Stored data:
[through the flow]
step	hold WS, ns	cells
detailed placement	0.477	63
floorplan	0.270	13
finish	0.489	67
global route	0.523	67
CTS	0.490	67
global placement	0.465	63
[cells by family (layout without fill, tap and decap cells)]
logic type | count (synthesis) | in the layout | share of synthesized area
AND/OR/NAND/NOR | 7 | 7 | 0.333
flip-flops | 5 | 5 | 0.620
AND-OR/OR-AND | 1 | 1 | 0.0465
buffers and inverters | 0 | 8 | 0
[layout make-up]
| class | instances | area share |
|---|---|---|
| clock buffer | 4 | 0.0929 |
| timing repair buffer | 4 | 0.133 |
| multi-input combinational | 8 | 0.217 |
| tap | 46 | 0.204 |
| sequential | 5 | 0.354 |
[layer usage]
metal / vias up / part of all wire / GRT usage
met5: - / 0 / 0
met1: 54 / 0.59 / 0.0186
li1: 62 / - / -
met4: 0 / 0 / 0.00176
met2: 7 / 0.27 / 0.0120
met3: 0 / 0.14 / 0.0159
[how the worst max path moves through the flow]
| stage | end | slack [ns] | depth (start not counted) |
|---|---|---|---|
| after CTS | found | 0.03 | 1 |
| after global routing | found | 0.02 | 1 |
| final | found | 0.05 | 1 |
<file path="./config.mk">
export PLATFORM = sky130hd
export DESIGN_NAME = ALU
export DESIGN_NICKNAME = ALU
export VERILOG_FILES = /design/flow/design.v
export SDC_FILE = /design/flow/constraint.sdc
export NUM_CORES = 4
export LEC_CHECK = 1
export CORE_UTILIZATION = 40
</file>
<file path="./constraint.sdc">
current_design ALU

set clk_period 27.2
set clk_io_pct 0.2

create_clock -name clk0 -period $clk_period

set non_clock_inputs [all_inputs -no_clocks]
set_input_delay [expr $clk_period * $clk_io_pct] -clock clk0 $non_clock_inputs
set_output_delay [expr $clk_period * $clk_io_pct] -clock clk0 [all_outputs]
</file>
File: /design/flow/design.v
`timescale 1ns / 1ps
module ClockDivisor(clk, clk1);
    input clk;
    output clk1;
    reg [26:0] num;
    wire [26:0] next_num;
    always @(posedge clk) begin
      num <= next_num;
    end
    assign next_num = num + 1'b1;
    assign clk1 = num[1];
endmodule
module ClockDivisorSlow (reset, clk, slow_clk);
    input reset;
    input clk;
    output slow_clk;
    reg [26:0] num;
    wire [26:0] next_num;
    always @(posedge clk) begin
        if(reset) num <= 27'd0;
        else num <= next_num;
    end
    assign next_num = num + 1'b1;
    assign slow_clk = num[26];
endmodule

> Work request
A word-for-word copy of the lines above from the one with "[how the worst" through the one with "found | 0.02 | 1 |", inclusive, is the only output wanted.

> Output
[how the worst max path moves through the flow]
| stage | end | slack [ns] | depth (start not counted) |
|---|---|---|---|
| after CTS | found | 0.03 | 1 |
| after global routing | found | 0.02 | 1 |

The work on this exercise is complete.